Intel® C++ Compiler 16.0 User and Reference Guide
When developing your program, be aware of the following safety, correctness, and performance considerations.
The Reducer and the View
A reducer manages instances of a view; code in a parallel reduction computation updates the view instance for the current parallel strand. The current view instance is accessed by dereferencing the reducer: *r = *r OP a.
In other words, you can think of the reducer as being like a (smart) pointer to the view.
Safety
If a properly written reducer is used as described above, no data races will occur between accesses to the reducer's view in different parallel strands.
Floating-Point Operations
Floating-point arithmetic operations are not strictly associative because of overflow, underflow, and loss of precision resulting from the way that floating-point numbers are represented in a computer. This is a consideration that potentially affects any optimization that reassociates floating-point arithmetic, including reducers.
Before using a floating-point reducer, you should carefully consider the characteristics of your data and what the possible effects on the results may be.
Initial and Final Values
You can specify an initial value for a reducer with an argument to the reducer constructor, or you can set its initial value by calling the reducer set_value() function. If you do not give a reducer an initial value, its identity value will be used.
You can retrieve the final value of the computation by calling the reducer get_value() function after the computation is complete.
Alternatively, you can move the value of a variable into the reducer, leaving the variable undefined, but calling the reducer move_in() function, or move the value of the reducer out into a variable, leaving the reducer value undefined, by calling the reducer move_out() function.

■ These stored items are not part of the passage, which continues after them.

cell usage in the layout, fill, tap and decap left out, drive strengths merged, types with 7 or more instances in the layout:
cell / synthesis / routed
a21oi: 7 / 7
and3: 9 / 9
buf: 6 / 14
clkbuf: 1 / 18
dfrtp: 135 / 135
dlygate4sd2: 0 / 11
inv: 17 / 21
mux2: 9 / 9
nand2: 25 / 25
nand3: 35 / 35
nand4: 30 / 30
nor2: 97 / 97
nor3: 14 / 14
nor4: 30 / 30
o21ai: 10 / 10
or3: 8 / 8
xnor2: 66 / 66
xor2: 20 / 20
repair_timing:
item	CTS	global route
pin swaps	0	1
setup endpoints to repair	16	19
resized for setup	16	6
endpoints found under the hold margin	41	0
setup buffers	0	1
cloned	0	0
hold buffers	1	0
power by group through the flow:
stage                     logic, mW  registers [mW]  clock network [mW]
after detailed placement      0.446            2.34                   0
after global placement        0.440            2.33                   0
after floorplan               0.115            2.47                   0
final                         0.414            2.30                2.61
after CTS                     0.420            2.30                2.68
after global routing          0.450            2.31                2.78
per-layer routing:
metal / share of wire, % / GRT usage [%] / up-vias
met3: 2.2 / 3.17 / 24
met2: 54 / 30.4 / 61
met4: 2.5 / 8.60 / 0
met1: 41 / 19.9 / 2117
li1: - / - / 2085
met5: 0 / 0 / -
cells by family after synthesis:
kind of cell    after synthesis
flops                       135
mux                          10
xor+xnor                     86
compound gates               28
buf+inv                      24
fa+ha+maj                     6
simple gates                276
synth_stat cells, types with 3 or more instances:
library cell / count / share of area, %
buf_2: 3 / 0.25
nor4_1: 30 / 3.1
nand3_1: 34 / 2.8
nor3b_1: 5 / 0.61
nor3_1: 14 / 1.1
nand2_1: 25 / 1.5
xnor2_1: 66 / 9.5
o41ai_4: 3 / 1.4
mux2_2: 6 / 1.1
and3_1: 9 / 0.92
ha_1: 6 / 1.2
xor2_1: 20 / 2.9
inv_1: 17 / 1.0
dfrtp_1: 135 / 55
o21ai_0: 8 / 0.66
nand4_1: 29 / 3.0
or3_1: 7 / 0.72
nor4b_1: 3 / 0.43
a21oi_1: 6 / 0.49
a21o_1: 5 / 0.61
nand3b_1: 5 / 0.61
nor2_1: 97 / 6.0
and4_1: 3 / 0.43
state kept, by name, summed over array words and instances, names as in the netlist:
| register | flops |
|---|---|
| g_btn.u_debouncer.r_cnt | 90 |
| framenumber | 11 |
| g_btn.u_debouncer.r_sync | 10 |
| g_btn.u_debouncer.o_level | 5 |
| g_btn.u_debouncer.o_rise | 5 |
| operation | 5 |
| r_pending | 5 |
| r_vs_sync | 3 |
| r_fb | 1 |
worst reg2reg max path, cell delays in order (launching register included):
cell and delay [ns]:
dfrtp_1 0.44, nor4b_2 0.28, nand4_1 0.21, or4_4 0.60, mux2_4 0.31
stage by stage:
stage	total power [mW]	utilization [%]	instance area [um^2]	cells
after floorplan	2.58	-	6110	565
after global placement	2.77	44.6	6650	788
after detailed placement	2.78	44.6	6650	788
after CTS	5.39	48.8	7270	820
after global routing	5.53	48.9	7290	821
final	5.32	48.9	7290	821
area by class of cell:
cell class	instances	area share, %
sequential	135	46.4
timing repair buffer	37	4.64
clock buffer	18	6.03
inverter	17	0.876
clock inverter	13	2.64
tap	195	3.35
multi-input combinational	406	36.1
==> src/rtl/ray_dispatcher.sv <==
// Raster-order primary ray generator and frame scheduler for a ray unit cluster.
// Optional stall statistics are enabled by defining RAY_DISPATCHER_STATS_EN.
module ray_dispatcher #(
  parameter int unsigned POSITION_WIDTH = 16,
  parameter int unsigned ADDRESS_WIDTH  = 32,
  parameter int unsigned COLUMN_COUNT   = 160,
  parameter int unsigned ROW_COUNT      = 120
) (
  input  logic                        clock,
  input  logic                        reset,
  input  logic                        frameStart,
  input  logic                        frameAbort,
  output logic                        frameBusy,
  output logic                        frameDone,
  input  logic [3*POSITION_WIDTH-1:0] cameraQ,
  input  logic [3*POSITION_WIDTH-1:0] cameraV0,
  input  logic [3*POSITION_WIDTH-1:0] cameraDX,
  input  logic [3*POSITION_WIDTH-1:0] cameraDY,
  input  logic [ADDRESS_WIDTH-1:0]    frameAddress,
  output logic                        rayStart,
  input  logic                        rayReady,
  input  logic                        rayBusy,
  output logic [3*POSITION_WIDTH-1:0] rayQ,
  output logic [3*POSITION_WIDTH-1:0] rayV,
  output logic [ADDRESS_WIDTH-1:0]    pixelAddress,
  output logic                        flush,
  output logic [31:0]                 stallCycles
);

  // Vectors are packed {z, y, x}, x in the least significant component.
  localparam int unsigned VecW = 3 * POSITION_WIDTH;
  localparam int unsigned ColW = (COLUMN_COUNT > 1) ? $clog2(COLUMN_COUNT) : 1;
  localparam int unsigned RowW = (ROW_COUNT > 1) ? $clog2(ROW_COUNT) : 1;
  localparam logic [ColW-1:0] ColLast = ColW'(COLUMN_COUNT - 1);
  localparam logic [RowW-1:0] RowLast = RowW'(ROW_COUNT - 1);

  typedef enum logic [2:0] {StIdle, StIssue, StDrain, StFlush, StDone} state_e;

  state_e                   state_q;
  logic [ColW-1:0]          col_q;
  logic [RowW-1:0]          row_q;
  logic [VecW-1:0]          row_base_q;
  logic [VecW-1:0]          dx_q;
  logic [VecW-1:0]          dy_q;
  logic [VecW-1:0]          ray_q_q;
  logic [VecW-1:0]          ray_v_q;
  logic [ADDRESS_WIDTH-1:0] addr_q;
  logic                     drain_seen_q;
  logic                     flush_q;
  logic                     done_q;
  logic                     busy_q;

  logic            accept;
  logic            col_end;
  logic            row_end;
  logic [VecW-1:0] next_row_v;

  // Per-component add; each component wraps independently.
  function automatic logic [VecW-1:0] vec_add(input logic [VecW-1:0] a,
                                              input logic [VecW-1:0] b);
    logic [VecW-1:0] s;
    s = '0;
    for (int i = 0; i < 3; i++) begin
      s[i*POSITION_WIDTH +: POSITION_WIDTH] = a[i*POSITION_WIDTH +: POSITION_WIDTH] +
                                              b[i*POSITION_WIDTH +: POSITION_WIDTH];
    end
    return s;
  endfunction

  assign accept     = (state_q == StIssue) && rayReady;
  assign col_end    = (col_q == ColLast);
  assign row_end    = (row_q == RowLast);
  assign next_row_v = vec_add(row_base_q, dy_q);

  always_ff @(posedge clock or negedge reset) begin
    if (!reset) begin
      state_q      <= StIdle;
      col_q        <= '0;
      row_q        <= '0;
      row_base_q   <= '0;
      dx_q         <= '0;
      dy_q         <= '0;
      ray_q_q      <= '0;
      ray_v_q      <= '0;
      addr_q       <= '0;
      drain_seen_q <= 1'b0;
      flush_q      <= 1'b0;
      done_q       <= 1'b0;
      busy_q       <= 1'b0;
    end else begin
      flush_q <= 1'b0;
      done_q  <= 1'b0;
      case (state_q)
        StIdle: begin
          if (frameStart) begin
            col_q      <= '0;
            row_q      <= '0;
            row_base_q <= cameraV0;
            dx_q       <= cameraDX;
            dy_q       <= cameraDY;
            ray_q_q    <= cameraQ;
            ray_v_q    <= cameraV0;
            addr_q     <= frameAddress;
            busy_q     <= 1'b1;
            state_q    <= StIssue;
          end
        end
        StIssue: begin
          if (accept) begin
            if (!col_end) begin
              col_q   <= col_q + ColW'(1);
              ray_v_q <= vec_add(ray_v_q, dx_q);
              addr_q  <= addr_q + ADDRESS_WIDTH'(1);
            end else if (!row_end) begin
              col_q      <= '0;
              row_q      <= row_q + RowW'(1);
              row_base_q <= next_row_v;
              ray_v_q    <= next_row_v;
              addr_q     <= addr_q + ADDRESS_WIDTH'(1);
            end
          end
          if (frameAbort || (accept && col_end && row_end)) begin
            drain_seen_q <= 1'b0;
            state_q      <= StDrain;
          end
        end
        StDrain: begin
          // First DRAIN cycle is unconditional; idle cluster checked from the second on.
          if (!drain_seen_q) begin
            drain_seen_q <= 1'b1;
          end else if (!rayBusy) begin
            flush_q <= 1'b1;
            state_q <= StFlush;
          end
        end
        StFlush: begin
          done_q  <= 1'b1;
          state_q <= StDone;
        end
        StDone: begin
          busy_q  <= 1'b0;
          state_q <= StIdle;
        end
        default: state_q <= StIdle;
      endcase
    end
  end

  assign rayStart     = accept;
  assign rayQ         = ray_q_q;
  assign rayV         = ray_v_q;
  assign pixelAddress = addr_q;
  assign flush        = flush_q;
  assign frameDone    = done_q;
  assign frameBusy    = busy_q;

`ifdef RAY_DISPATCHER_STATS_EN
  logic [31:0] stall_q;

  always_ff @(posedge clock or negedge reset) begin
    if (!reset) begin
      stall_q <= '0;
    end else if ((state_q == StIdle) && frameStart) begin
      stall_q <= '0;
    end else if ((state_q == StIssue) && !rayReady && (stall_q != 32'hFFFF_FFFF)) begin
      stall_q <= stall_q + 32'd1;
    end
  end

  assign stallCycles = stall_q;
`else
  assign stallCycles = 32'd0;
`endif

endmodule
File: src/rtl/gf2m_pkg.sv
// Field constants and FSM encoding for the GF(2^m) multiplier/divider pair.
// Bit i of every polynomial vector is the coefficient of x^i.
package gf2m_pkg;

  localparam int unsigned M  = 16;
  localparam int unsigned K2 = 5;
  localparam int unsigned K1 = 3;
  localparam int unsigned K0 = 2;

  // f(x) = x^16 + x^5 + x^3 + x^2 + 1
  localparam logic [M:0] F_POLY = 17'h1002D;

  typedef enum logic [1:0] {
    S_IDLE,
    S_RUN,
    S_DONE
  } state_t;

endpackage

File: src/rtl/gf2m_divider_halve.sv
// Combinational g * x^-1 mod f(x), where f = x^m + x^k2 + x^k1 + x^k0 + 1.
module gf2m_halve #(
  parameter int unsigned M  = 16,
  parameter int unsigned K2 = 5,
  parameter int unsigned K1 = 3,
  parameter int unsigned K0 = 2
) (
  input  logic [M-1:0] i_g,
  output logic [M-1:0] o_g
);

  // Odd g: (g ^ f) >> 1 sets the top bit and flips the shifted middle terms.
  always_comb begin
    o_g = i_g >> 1;
    if (i_g[0]) begin
      o_g[M-1]  = 1'b1;
      o_g[K2-1] = ~o_g[K2-1];
      o_g[K1-1] = ~o_g[K1-1];
      o_g[K0-1] = ~o_g[K0-1];
    end
  end

endmodule

File: src/rtl/gf2m_divider.sv
// Multi-cycle GF(2^m) divider C = A * B^-1 mod f using the binary extended
// Euclidean algorithm, one reduction step per cycle, valid/ready on both sides.
module gf2m_divider
  import gf2m_pkg::*;
#(
  parameter int unsigned m  = M,
  parameter int unsigned k2 = K2,
  parameter int unsigned k1 = K1,
  parameter int unsigned k0 = K0
) (
  input  logic         clk,
  input  logic         rst_n,
  input  logic         in_valid,
  output logic         in_ready,
  input  logic [0:m-1] A_in,
  input  logic [0:m-1] B_in,
  output logic         out_valid,
  input  logic         out_ready,
  output logic [0:m-1] C_out,
  output logic         div_by_zero
);

  localparam logic [m:0] ONE_V = {{m{1'b0}}, 1'b1};
  localparam logic [m:0] F     = (ONE_V << m) | (ONE_V << k2) | (ONE_V << k1)
                               | (ONE_V << k0) | ONE_V;
  localparam logic [m-1:0] ONE_U = {{(m-1){1'b0}}, 1'b1};

  state_t       r_state, r_state_nxt;
  logic [m-1:0] r_u, r_u_nxt;
  logic [m:0]   r_v, r_v_nxt;
  logic [m-1:0] r_g1, r_g1_nxt;
  logic [m-1:0] r_g2, r_g2_nxt;
  logic [m-1:0] r_c, r_c_nxt;
  logic         r_dz, r_dz_nxt;

  logic [m-1:0] w_a, w_b;
  logic [m-1:0] w_g1_half, w_g2_half;

  // Port vectors are [0:m-1]; index i is the x^i coefficient on both sides.
  always_comb begin
    w_a = '0;
    w_b = '0;
    C_out = '0;
    for (int unsigned i = 0; i < m; i++) begin
      w_a[i]   = A_in[i];
      w_b[i]   = B_in[i];
      C_out[i] = r_c[i];
    end
  end

  gf2m_halve #(.M(m), .K2(k2), .K1(k1), .K0(k0)) u_halve_g1 (
    .i_g (r_g1),
    .o_g (w_g1_half)
  );

  gf2m_halve #(.M(m), .K2(k2), .K1(k1), .K0(k0)) u_halve_g2 (
    .i_g (r_g2),
    .o_g (w_g2_half)
  );

  assign in_ready    = (r_state == S_IDLE);
  assign out_valid   = (r_state == S_DONE);
  assign div_by_zero = r_dz;

  always_comb begin
    r_state_nxt = r_state;
    r_u_nxt     = r_u;
    r_v_nxt     = r_v;
    r_g1_nxt    = r_g1;
    r_g2_nxt    = r_g2;
    r_c_nxt     = r_c;
    r_dz_nxt    = r_dz;
    case (r_state)
      S_IDLE: begin
        if (in_valid) begin
          if (w_b == '0) begin
            r_c_nxt     = '0;
            r_dz_nxt    = 1'b1;
            r_state_nxt = S_DONE;
          end else begin
            r_u_nxt     = w_b;
            r_v_nxt     = F;
            r_g1_nxt    = w_a;
            r_g2_nxt    = '0;
            r_state_nxt = S_RUN;
          end
        end
      end
      S_RUN: begin
        // Integer compare stands in for degree compare; on equal degrees
        // either reduction keeps the invariants.
        if (r_u == ONE_U) begin
          r_c_nxt     = r_g1;
          r_state_nxt = S_DONE;
        end else if (r_v == ONE_V) begin
          r_c_nxt     = r_g2;
          r_state_nxt = S_DONE;
        end else if (!r_u[0]) begin
          r_u_nxt  = r_u >> 1;
          r_g1_nxt = w_g1_half;
        end else if (!r_v[0]) begin
          r_v_nxt  = r_v >> 1;
          r_g2_nxt = w_g2_half;
        end else if ({1'b0, r_u} > r_v) begin
          r_u_nxt  = r_u ^ r_v[m-1:0];
          r_g1_nxt = r_g1 ^ r_g2;
        end else begin
          r_v_nxt  = r_v ^ {1'b0, r_u};
          r_g2_nxt = r_g2 ^ r_g1;
        end
      end
      S_DONE: begin
        if (out_ready) begin
          r_dz_nxt    = 1'b0;
          r_state_nxt = S_IDLE;
        end
      end
      default: r_state_nxt = S_IDLE;
    endcase
  end

  always_ff @(posedge clk or negedge rst_n) begin
    if (!rst_n) begin
      r_state <= S_IDLE;
      r_u     <= '0;
      r_v     <= '0;
      r_g1    <= '0;
      r_g2    <= '0;
      r_c     <= '0;
      r_dz    <= 1'b0;
    end else begin
      r_state <= r_state_nxt;
      r_u     <= r_u_nxt;
      r_v     <= r_v_nxt;
      r_g1    <= r_g1_nxt;
      r_g2    <= r_g2_nxt;
      r_c     <= r_c_nxt;
      r_dz    <= r_dz_nxt;
    end
  end

endmodule

File: config.mk
export PLATFORM = sky130hd
export DESIGN_NAME = gf2m_divider
export DESIGN_NICKNAME = d
export VERILOG_FILES = /design/src/rtl/gf2m_pkg.sv /design/src/rtl/gf2m_divider_halve.sv /design/src/rtl/gf2m_divider.sv
export SDC_FILE = /design/constraint.sdc
export NUM_CORES = 1
export LEC_CHECK = 0
export CORE_MARGIN = 3
export CORE_UTILIZATION = 28
export DETAILED_ROUTE_END_ITERATION = 12
export GPL_ROUTABILITY_DRIVEN = 0
export HOLD_SLACK_MARGIN = 0.03
export PLACE_DENSITY = 0.55
export RECOVER_POWER = 50
export SYNTH_ARGS = -nofsm -noshare
export SYNTH_HDL_FRONTEND = slang
export SYNTH_SLANG_ARGS = --single-unit
File: constraint.sdc
create_clock -name clk -period 8.3 [get_ports clk]
set_clock_uncertainty 0.05 [all_clocks]
set_input_delay 1.245 -clock clk [delete_from_list [all_inputs] [get_ports clk]]
set_output_delay 1.245 -clock clk [all_outputs]
set_load 0.05 [all_outputs]
==> results of run 1 <==
placed cells by master, fill, tap and decap left out, types with 8 or more instances in the layout:
cell type,netlist,final
sky130_fd_sc_hd__nor2_1,43,43
sky130_fd_sc_hd__dlygate4sd3_1,0,9
sky130_fd_sc_hd__buf_4,2,10
sky130_fd_sc_hd__o21ai_0,38,38
sky130_fd_sc_hd__clkdlybuf4s50_1,0,44
sky130_fd_sc_hd__nor4_1,14,14
sky130_fd_sc_hd__dfrtp_1,84,84
sky130_fd_sc_hd__nand3b_1,10,10
sky130_fd_sc_hd__o31ai_1,18,18
sky130_fd_sc_hd__inv_1,30,30
sky130_fd_sc_hd__a22oi_1,17,17
sky130_fd_sc_hd__clkbuf_16,0,9
sky130_fd_sc_hd__o32ai_1,8,8
sky130_fd_sc_hd__a32o_1,19,19
sky130_fd_sc_hd__mux2_1,11,11
sky130_fd_sc_hd__mux2_4,27,27
sky130_fd_sc_hd__nand2_1,23,23
sky130_fd_sc_hd__ha_1,17,17
sky130_fd_sc_hd__a21oi_1,51,51
sky130_fd_sc_hd__xnor2_1,16,16
sky130_fd_sc_hd__nand3_1,13,13
sky130_fd_sc_hd__o2111ai_1,16,16
sky130_fd_sc_hd__and3_1,13,13
worst reg2reg max path: stages, from the launching register on:
cell and delay (ns):
sky130_fd_sc_hd__dfrtp_1 0.45, sky130_fd_sc_hd__ha_1 0.40, sky130_fd_sc_hd__nand3_1 0.17, sky130_fd_sc_hd__nor4_2 0.42, sky130_fd_sc_hd__and2_1 0.36, sky130_fd_sc_hd__a311o_1 0.80
sky130_fd_sc_hd__nor3b_2 0.97, sky130_fd_sc_hd__a32o_1 0.25
cell families (layout without fill, tap and decap cells):
| group | Yosys count | in the layout | share of synthesized area |
|---|---|---|---|
| AOI/OAI and AO/OA | 197 | 197 | 0.253 |
| xor gates and xnor gates | 19 | 19 | 0.0297 |
| adders and majority gates | 17 | 17 | 0.0380 |
| buffers and inverters | 80 | 112 | 0.0610 |
| DFF | 84 | 84 | 0.375 |
| muxes | 42 | 42 | 0.102 |
| and+or+nand+nor | 149 | 149 | 0.142 |
worst paths after layout:
check,to,cells past startpoint,slack (ns),from
max in group clk,r_g2[14]$_DFFE_PN0P_,7,3.96,B_in[2]
worst max-delay path,r_g1[1]$_DFFE_PN0P_,2,3.13,rst_n
worst min-delay path,r_v[14]$_DFFE_PN0P_,1,0.45,r_v[14]$_DFFE_PN0P_
worst min register to register,r_v[14]$_DFFE_PN0P_,1,0.45,r_v[14]$_DFFE_PN0P_
worst max register to register,r_g2[14]$_DFFE_PN0P_,7,4.37,r_u[15]$_DFFE_PN0P_
min in group asynchronous,r_u[2]$_DFFE_PN0P_,1,1.11,rst_n
through the flow:
stage          total power, mW  cells  instance area [sq um]  worst slack, ns  hold slack (ns)
6_report                  3.09    885                   6610             3.13            0.446
5_1_grt                   3.31    885                   6610             2.29            0.478
4_1_cts                   3.10    885                   6610             3.98            0.446
3_5_place_dp              2.70    869                   6330             3.61            0.433
3_3_place_gp              2.65    869                   6330             3.72            0.427
2_1_floorplan             2.24    588                   5600             5.24            0.414
power breakdown:
group	leakage, nW	internal (mW)	switching [mW]
Combinational	1.47	0.777	1.10
Clock	0.132	0.212	0.177
Sequential	1.05	0.596	0.223
Total	2.65	1.58	1.50
layer usage:
layer  global-route usage  up-vias  share of wire
met3               0.0414       32          0.060
met4               0.0610        0          0.028
met5                    0        -              0
met1                0.196     2406           0.45
met2                0.247      154           0.46
li1                     -     2274              -
state kept, by name, summed over array words and instances (netlist names):
register     count
r_v             17
r_c             16
r_g1            16
r_g2            16
r_u             16
r_state          2
div_by_zero      1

get_value(),set_value(), move_in(), and move_out() always access the view instance of the current strand. You can call them in the middle of a parallel computation, but the results will almost always be meaningless. The best policy is to use set_value() and move_in() only to initialize a reducer, and get_value() and move_out() only to retrieve its final value.
Permitted Operations
A reducer computes the correct result in a parallel computation (in other words, the same result as the serial computation) because its reduction operation is associative. Reassociating a non-associative computation will lead to undesired results. In other words, the only modifications that are permitted on a reducer's view are updates using its reduction operation ( view = view OP value ), or something that is semantically equivalent. (For example, permissible operations on an addition reducer include view = view + value , view += value (equivalent to view = view + value ), view++ (equivalent to view = view + 1 ), and view = view - value (equivalent to view = view + (- value)) .)
All library reducer class views enforce this restriction: view = view * value or view = 3 won't even compile if view is the view of an addition reducer. Custom reducer classes may or may not enforce similar restrictions. If you use a reducer class that does not syntactically restrict the operations you can perform on its view, then it is up to you to understand and follow its operator restrictions.
Performance
When used judiciously, reducers can incur little or no runtime performance cost. However, there are some performance considerations to keep in mind:
The efficiency of reducers relies on the assumption that creating and merging view instances is cheap. If the identity and reduce operations do not have small constant execution times, then the performance benefits of parallel execution may be lost in the overhead of view management.
There is some overhead at a cilk_sync for every reducer in the strands being synched, regardless of whether new views instances were created for them. This can be important if you use many reducers (for example, a large array of reducers).